■ WHAT NEEDS TO BE DONE
Determine how many lines of the entries that follow contain "flow", and respond with that number alone.
■ ■ ■ ■
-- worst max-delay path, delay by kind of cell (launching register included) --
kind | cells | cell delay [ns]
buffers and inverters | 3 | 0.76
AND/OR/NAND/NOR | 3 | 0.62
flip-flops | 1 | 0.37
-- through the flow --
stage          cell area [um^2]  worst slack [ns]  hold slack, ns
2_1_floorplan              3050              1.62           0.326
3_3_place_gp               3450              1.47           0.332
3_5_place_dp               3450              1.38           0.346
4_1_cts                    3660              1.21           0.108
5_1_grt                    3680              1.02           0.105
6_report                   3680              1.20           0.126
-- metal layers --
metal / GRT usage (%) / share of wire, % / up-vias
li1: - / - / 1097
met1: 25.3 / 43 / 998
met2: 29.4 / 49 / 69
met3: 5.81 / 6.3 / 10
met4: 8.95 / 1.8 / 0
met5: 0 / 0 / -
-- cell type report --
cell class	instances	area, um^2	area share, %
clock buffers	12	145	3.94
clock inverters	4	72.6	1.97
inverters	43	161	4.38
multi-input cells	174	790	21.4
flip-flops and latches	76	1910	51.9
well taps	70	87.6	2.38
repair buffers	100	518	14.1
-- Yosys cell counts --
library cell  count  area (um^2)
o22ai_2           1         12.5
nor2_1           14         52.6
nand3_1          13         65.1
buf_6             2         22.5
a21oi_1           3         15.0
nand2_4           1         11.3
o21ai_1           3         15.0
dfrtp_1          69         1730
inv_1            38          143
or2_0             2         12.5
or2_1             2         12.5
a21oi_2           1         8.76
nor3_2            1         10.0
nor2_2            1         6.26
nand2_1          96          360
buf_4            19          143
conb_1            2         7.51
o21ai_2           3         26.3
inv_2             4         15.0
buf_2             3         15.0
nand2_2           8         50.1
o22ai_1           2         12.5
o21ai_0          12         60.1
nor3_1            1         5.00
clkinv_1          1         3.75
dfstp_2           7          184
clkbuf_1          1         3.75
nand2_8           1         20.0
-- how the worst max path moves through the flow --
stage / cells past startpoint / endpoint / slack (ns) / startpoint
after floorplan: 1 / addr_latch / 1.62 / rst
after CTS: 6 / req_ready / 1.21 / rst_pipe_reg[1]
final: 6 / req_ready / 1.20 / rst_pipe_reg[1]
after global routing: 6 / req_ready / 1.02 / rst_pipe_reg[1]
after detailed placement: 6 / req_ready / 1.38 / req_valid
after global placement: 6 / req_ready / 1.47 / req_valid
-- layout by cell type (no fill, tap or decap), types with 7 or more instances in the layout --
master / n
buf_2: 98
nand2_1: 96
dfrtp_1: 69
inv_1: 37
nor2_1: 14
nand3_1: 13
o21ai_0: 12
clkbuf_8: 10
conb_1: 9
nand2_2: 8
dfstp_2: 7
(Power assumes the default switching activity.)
$ cat src/rtl/oac_defs.vh
/*
 * Constants for the oscillator source and auxiliary PLL control block:
 * APB register offsets, field positions, reset values and timing counts.
 * Assumes inclusion by bare name from the rtl files of this block.
 */
`ifndef OAC_DEFS_VH
`define OAC_DEFS_VH

// Register byte offsets
`define OAC_OFS_CTRL 12'h000
`define OAC_OFS_AUX_CTRL 12'h004
`define OAC_OFS_AUX_DIV 12'h008
`define OAC_OFS_TRIM 12'h00C
`define OAC_OFS_STATUS 12'h010
`define OAC_OFS_CONFIG 12'h014

// Control register fields
`define OAC_CTRL_REQ_BIT 0
`define OAC_CTRL_NEW_LSB 8
`define OAC_CTRL_CUR_LSB 12
`define OAC_CTRL_LOCK_BIT 5

// Auxiliary control fields
`define OAC_AUX_EN_BIT 15
`define OAC_AUX_SRC_BIT 8
`define OAC_AUX_PRE_LSB 0

// Auxiliary divider fields
`define OAC_AUX_FB_LSB 0
`define OAC_AUX_POST1_LSB 8
`define OAC_AUX_POST2_LSB 12

// Source selection codes
`define OAC_SRC_FRC 3'h0
`define OAC_SRC_FRC_PLL 3'h1
`define OAC_SRC_PRI 3'h2
`define OAC_SRC_PRI_PLL 3'h3
`define OAC_SRC_RSVD 3'h4
`define OAC_SRC_LOW_POWER_RC_OSC 3'h5
`define OAC_SRC_BACKUP_FAST_RC_OSC 3'h6
`define OAC_SRC_FRC_DIV 3'h7

// Primary mode codes
`define OAC_PRI_EXT 2'h0
`define OAC_PRI_MED 2'h1
`define OAC_PRI_HIGH 2'h2

// Reset values
`define OAC_RST_AUX_PRE 4'h1
`define OAC_RST_AUX_FB 8'h96
`define OAC_RST_POST 3'h1

// Timing
`define OAC_PCLK_MHZ 20
`define OAC_LOCK_TIME_US 100
`define OAC_LOCK_CYCLES (`OAC_LOCK_TIME_US * `OAC_PCLK_MHZ)
`define OAC_SWITCH_SETTLE 4

`endif

$ cat src/rtl/oac_clk_switch.v
/*
 * Glitch-free switch between two clock selections, modelled as a
 * handshake: the old source stays current until the new one is ready.
 * Assumes source-ready levels are synchronous to pclk.
 */
`timescale 1ns/10ps
`default_nettype none

module oac_clk_switch #(
    parameter SETTLE = 4
) (
    // Clock and reset
    input wire pclk,
    input wire presetn,
    // Request
    input wire start,
    input wire [2:0] target,
    input wire target_ready,
    // Result
    output reg [2:0] current,
    output reg busy,
    output reg done
);

reg [3:0] settle_reg;

always @(posedge pclk or negedge presetn) begin
    if (!presetn) begin
        current <= 3'h7;
        busy <= 1'b0;
        done <= 1'b0;
        settle_reg <= 4'h0;
    end else begin
        done <= 1'b0;
        if (start && !busy) begin
            busy <= 1'b1;
            settle_reg <= SETTLE[3:0];
        end else if (busy) begin
            if (!target_ready) begin
                settle_reg <= SETTLE[3:0];
            end else if (settle_reg != 4'h0) begin
                settle_reg <= settle_reg - 4'h1;
            end else begin
                current <= target;
                busy <= 1'b0;
                done <= 1'b1;
            end
        end
    end
end

endmodule

`default_nettype wire

$ cat src/rtl/oac_top.v
/*
 * Oscillator source and auxiliary PLL control: APB registers, power-on
 * source decode, clock switch request, lock status, auxiliary PLL
 * enable and frequency arithmetic, instruction clock and low-power RC
 * oscillator policy. Assumes analog sources are represented by ready
 * levels synchronous to pclk and straps stable while presetn is high.
 */
`timescale 1ns/10ps
`default_nettype none
`include "oac_defs.vh"

////////////////////////////////////////////////////////////////////////
module oac_top #(
    parameter LOCK_CYCLES = `OAC_LOCK_CYCLES,
    parameter [2:0] ERASED_SOURCE = `OAC_SRC_FRC_DIV
) (
    // APB
    input wire pclk,
    input wire presetn,
    input wire psel,
    input wire penable,
    input wire pwrite,
    input wire [11:0] paddr,
    input wire [31:0] pwdata,
    output reg [31:0] prdata,
    output reg pready,
    output reg pslverr,
    // Configuration straps
    input wire cfg_programmed,
    input wire [2:0] poweron_source_select,
    input wire [1:0] primary_mode_select,
    input wire output_pin_function_select,
    // System status
    input wire sleep_mode,
    input wire failsafe_monitor_en,
    input wire watchdog_en,
    input wire powerup_timer_done,
    input wire pll_locked,
    input wire primary_osc_ready,
    input wire aux_pll_clk_request,
    // Clock control outputs
    output reg [2:0] current_source,
    output reg [1:0] primary_osc_mode,
    output reg instr_clk,
    output reg crystal_output_pin_o,
    output reg crystal_output_pin_oe,
    output reg low_power_rc_osc_en,
    output reg [5:0] fast_rc_trim,
    output reg aux_pll_run,
    output reg aux_pll_from_fast_rc
);

reg [2:0] new_source_select_reg;
reg switch_request_reg;
reg aux_pll_enable_reg;
reg aux_pll_source_select_reg;
reg [3:0] aux_pll_prescaler_reg;
reg [7:0] aux_pll_feedback_divider_reg;
reg [2:0] aux_pll_postscaler_one_reg;
reg [2:0] aux_pll_postscaler_two_reg;
reg [2:0] strap_source_reg;
reg strap_taken_reg;
reg [31:0] lock_count_reg;
reg lock_reg;
reg sys_div_reg;
wire [2:0] sw_current;
wire sw_busy;
wire sw_done;
wire target_ready;
wire crystal_mode;
wire pin_free;
wire wr_en;
wire rd_en;
wire [11:0] aux_vco_ratio;
reg [31:0] rdata_next;

////////////////////////////////////////////////////////////////////////
// Clock switch handshake

assign wr_en = psel && penable && pwrite && pready;
assign rd_en = psel && !penable && !pwrite;
assign crystal_mode = (primary_mode_select == `OAC_PRI_MED) ||
    (primary_mode_select == `OAC_PRI_HIGH);
assign target_ready = ((new_source_select_reg != `OAC_SRC_PRI) &&
    (new_source_select_reg != `OAC_SRC_PRI_PLL)) || primary_osc_ready;

// Done blocks a restart while the finished request is still being cleared
oac_clk_switch #(
    .SETTLE(`OAC_SWITCH_SETTLE)
) u_switch (
    .pclk(pclk),
    .presetn(presetn),
    .start(switch_request_reg && strap_taken_reg && !sw_done),
    .target(new_source_select_reg),
    .target_ready(target_ready),
    .current(sw_current),
    .busy(sw_busy),
    .done(sw_done)
);

////////////////////////////////////////////////////////////////////////
// Registers

always @(posedge pclk or negedge presetn) begin
    if (!presetn) begin
        new_source_select_reg <= `OAC_SRC_FRC_DIV;
        switch_request_reg <= 1'b0;
        aux_pll_enable_reg <= 1'b0;
        aux_pll_source_select_reg <= 1'b0;
        aux_pll_prescaler_reg <= `OAC_RST_AUX_PRE;
        aux_pll_feedback_divider_reg <= `OAC_RST_AUX_FB;
        aux_pll_postscaler_one_reg <= `OAC_RST_POST;
        aux_pll_postscaler_two_reg <= `OAC_RST_POST;
        fast_rc_trim <= 6'h00;
        strap_source_reg <= `OAC_SRC_FRC_DIV;
        strap_taken_reg <= 1'b0;
    end else begin
        // Straps are caught once, after reset release
        if (!strap_taken_reg) begin
            strap_taken_reg <= 1'b1;
            strap_source_reg <= cfg_programmed ? poweron_source_select : ERASED_SOURCE;
            new_source_select_reg <= cfg_programmed ? poweron_source_select : ERASED_SOURCE;
            switch_request_reg <= 1'b1;
        end
        if (sw_done) begin
            switch_request_reg <= 1'b0;
        end
        if (wr_en) begin
            case (paddr)
                `OAC_OFS_CTRL: begin
                    if (!sw_busy) begin
                        new_source_select_reg <= pwdata[`OAC_CTRL_NEW_LSB +: 3];
                    end
                    // A new request wins over a completion in the same cycle
                    if (pwdata[`OAC_CTRL_REQ_BIT]) begin
                        switch_request_reg <= 1'b1;
                    end
                end
                `OAC_OFS_AUX_CTRL: begin
                    aux_pll_enable_reg <= pwdata[`OAC_AUX_EN_BIT];
                    aux_pll_source_select_reg <= pwdata[`OAC_AUX_SRC_BIT];
                    aux_pll_prescaler_reg <= pwdata[`OAC_AUX_PRE_LSB +: 4];
                end
                `OAC_OFS_AUX_DIV: begin
                    aux_pll_feedback_divider_reg <= pwdata[`OAC_AUX_FB_LSB +: 8];
                    aux_pll_postscaler_one_reg <= pwdata[`OAC_AUX_POST1_LSB +: 3];
                    aux_pll_postscaler_two_reg <= pwdata[`OAC_AUX_POST2_LSB +: 3];
                end
                `OAC_OFS_TRIM: begin
                    fast_rc_trim <= pwdata[5:0];
                end
                default: begin
                end
            endcase
        end
    end
end

////////////////////////////////////////////////////////////////////////
// Lock status: start-up timer restarts whenever PLL is not current

always @(posedge pclk or negedge presetn) begin
    if (!presetn) begin
        lock_count_reg <= 32'h0;
        lock_reg <= 1'b0;
    end else begin
        if (!((sw_current == `OAC_SRC_FRC_PLL) || (sw_current == `OAC_SRC_PRI_PLL))) begin
            lock_count_reg <= 32'h0;
            lock_reg <= 1'b0;
        end else if (pll_locked || (lock_count_reg >= LOCK_CYCLES - 1)) begin
            lock_reg <= 1'b1;
        end else begin
            lock_count_reg <= lock_count_reg + 32'h1;
        end
    end
end

////////////////////////////////////////////////////////////////////////
// Clock outputs and oscillator policy

assign pin_free = output_pin_function_select && !crystal_mode;
assign aux_vco_ratio = {4'h0, aux_pll_feedback_divider_reg};

always @(posedge pclk or negedge presetn) begin
    if (!presetn) begin
        current_source <= `OAC_SRC_FRC_DIV;
        primary_osc_mode <= `OAC_PRI_EXT;
        sys_div_reg <= 1'b0;
        instr_clk <= 1'b0;
        crystal_output_pin_o <= 1'b0;
        crystal_output_pin_oe <= 1'b0;
        low_power_rc_osc_en <= 1'b1;
        aux_pll_run <= 1'b0;
        aux_pll_from_fast_rc <= 1'b0;
    end else begin
        // reserved code runs as fast RC
        current_source <= (sw_current == `OAC_SRC_RSVD) ? `OAC_SRC_FRC : sw_current;
        primary_osc_mode <= primary_mode_select;
        sys_div_reg <= ~sys_div_reg;
        instr_clk <= sys_div_reg;
        crystal_output_pin_oe <= pin_free;
        crystal_output_pin_o <= pin_free & sys_div_reg;
        if (sleep_mode) begin
            low_power_rc_osc_en <= 1'b0;
        end else begin
            low_power_rc_osc_en <= failsafe_monitor_en || watchdog_en ||
                (sw_current == `OAC_SRC_LOW_POWER_RC_OSC) || !powerup_timer_done;
        end
        aux_pll_run <= aux_pll_enable_reg && aux_pll_clk_request;
        aux_pll_from_fast_rc <= aux_pll_source_select_reg;
    end
end

////////////////////////////////////////////////////////////////////////
// APB slave: zero wait states, unmapped addresses flag an error

always @* begin
    rdata_next = 32'h0;
    case (paddr)
        `OAC_OFS_CTRL: begin
            rdata_next[`OAC_CTRL_CUR_LSB +: 3] = sw_current;
            rdata_next[`OAC_CTRL_NEW_LSB +: 3] = new_source_select_reg;
            rdata_next[`OAC_CTRL_LOCK_BIT] = lock_reg;
            rdata_next[`OAC_CTRL_REQ_BIT] = switch_request_reg;
        end
        `OAC_OFS_AUX_CTRL: begin
            rdata_next[`OAC_AUX_EN_BIT] = aux_pll_enable_reg;
            rdata_next[`OAC_AUX_SRC_BIT] = aux_pll_source_select_reg;
            rdata_next[`OAC_AUX_PRE_LSB +: 4] = aux_pll_prescaler_reg;
        end
        `OAC_OFS_AUX_DIV: begin
            rdata_next[`OAC_AUX_FB_LSB +: 8] = aux_pll_feedback_divider_reg;
            rdata_next[`OAC_AUX_POST1_LSB +: 3] = aux_pll_postscaler_one_reg;
            rdata_next[`OAC_AUX_POST2_LSB +: 3] = aux_pll_postscaler_two_reg;
        end
        `OAC_OFS_TRIM: begin
            rdata_next[5:0] = fast_rc_trim;
        end
        `OAC_OFS_STATUS: begin
            // ratio terms: VCO = in*fb/pre, out = VCO/(p1*p2)
            rdata_next[11:0] = aux_vco_ratio;
            rdata_next[15:12] = aux_pll_prescaler_reg;
            rdata_next[21:16] = {3'h0, aux_pll_postscaler_one_reg} *
                {3'h0, aux_pll_postscaler_two_reg};
            rdata_next[24] = aux_pll_run;
            rdata_next[25] = low_power_rc_osc_en;
            rdata_next[26] = sw_busy;
        end
        `OAC_OFS_CONFIG: begin
            rdata_next[2:0] = strap_source_reg;
            rdata_next[5:4] = primary_mode_select;
            rdata_next[8] = output_pin_function_select;
        end
        default: begin
            rdata_next = 32'h0;
        end
    endcase
end

always @(posedge pclk or negedge presetn) begin
    if (!presetn) begin
        prdata <= 32'h0;
        pready <= 1'b0;
        pslverr <= 1'b0;
    end else begin
        pready <= psel && !penable;
        pslverr <= psel && !penable && (paddr > `OAC_OFS_CONFIG || paddr[1:0] != 2'h0);
        if (rd_en) begin
            prdata <= rdata_next;
        end
    end
end

endmodule

`default_nettype wire
File: config.mk
export PLATFORM = sky130hd
export DESIGN_NAME = etp_top
export DESIGN_NICKNAME = d
export VERILOG_FILES = /design/src/verilog/etp_pwm.v /design/src/verilog/etp_top.v
export VERILOG_INCLUDE_DIRS = /design/src /design/src/verilog
export SDC_FILE = /design/constraint.sdc
export NUM_CORES = 1
export LEC_CHECK = 0
export BUFFER_PORTS_ARGS = -buffer_cell sky130_fd_sc_hd__buf_2
export CORE_MARGIN = 4
export CORE_UTILIZATION = 57
export CTS_CLUSTER_SIZE = 40
export DETAILED_ROUTE_END_ITERATION = 10
export PLACE_DENSITY = 0.77
export SLEW_MARGIN = 0
export SYNTH_ARGS = -nofsm -noshare
export SYNTH_HDL_FRONTEND = slang
export SYNTH_SLANG_ARGS = --single-unit
export TNS_END_PERCENT = 20
File: constraint.sdc
create_clock -name mclk -period 2.7 [get_ports mclk]
set_clock_uncertainty 0.05 [all_clocks]
set_input_delay 0.27 -clock mclk [delete_from_list [all_inputs] [get_ports mclk]]
set_output_delay 0.27 -clock mclk [all_outputs]
set_load 0.02 [all_outputs]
■ ■ ■ ■
■ OUTPUT FOR THIS EXERCISE
2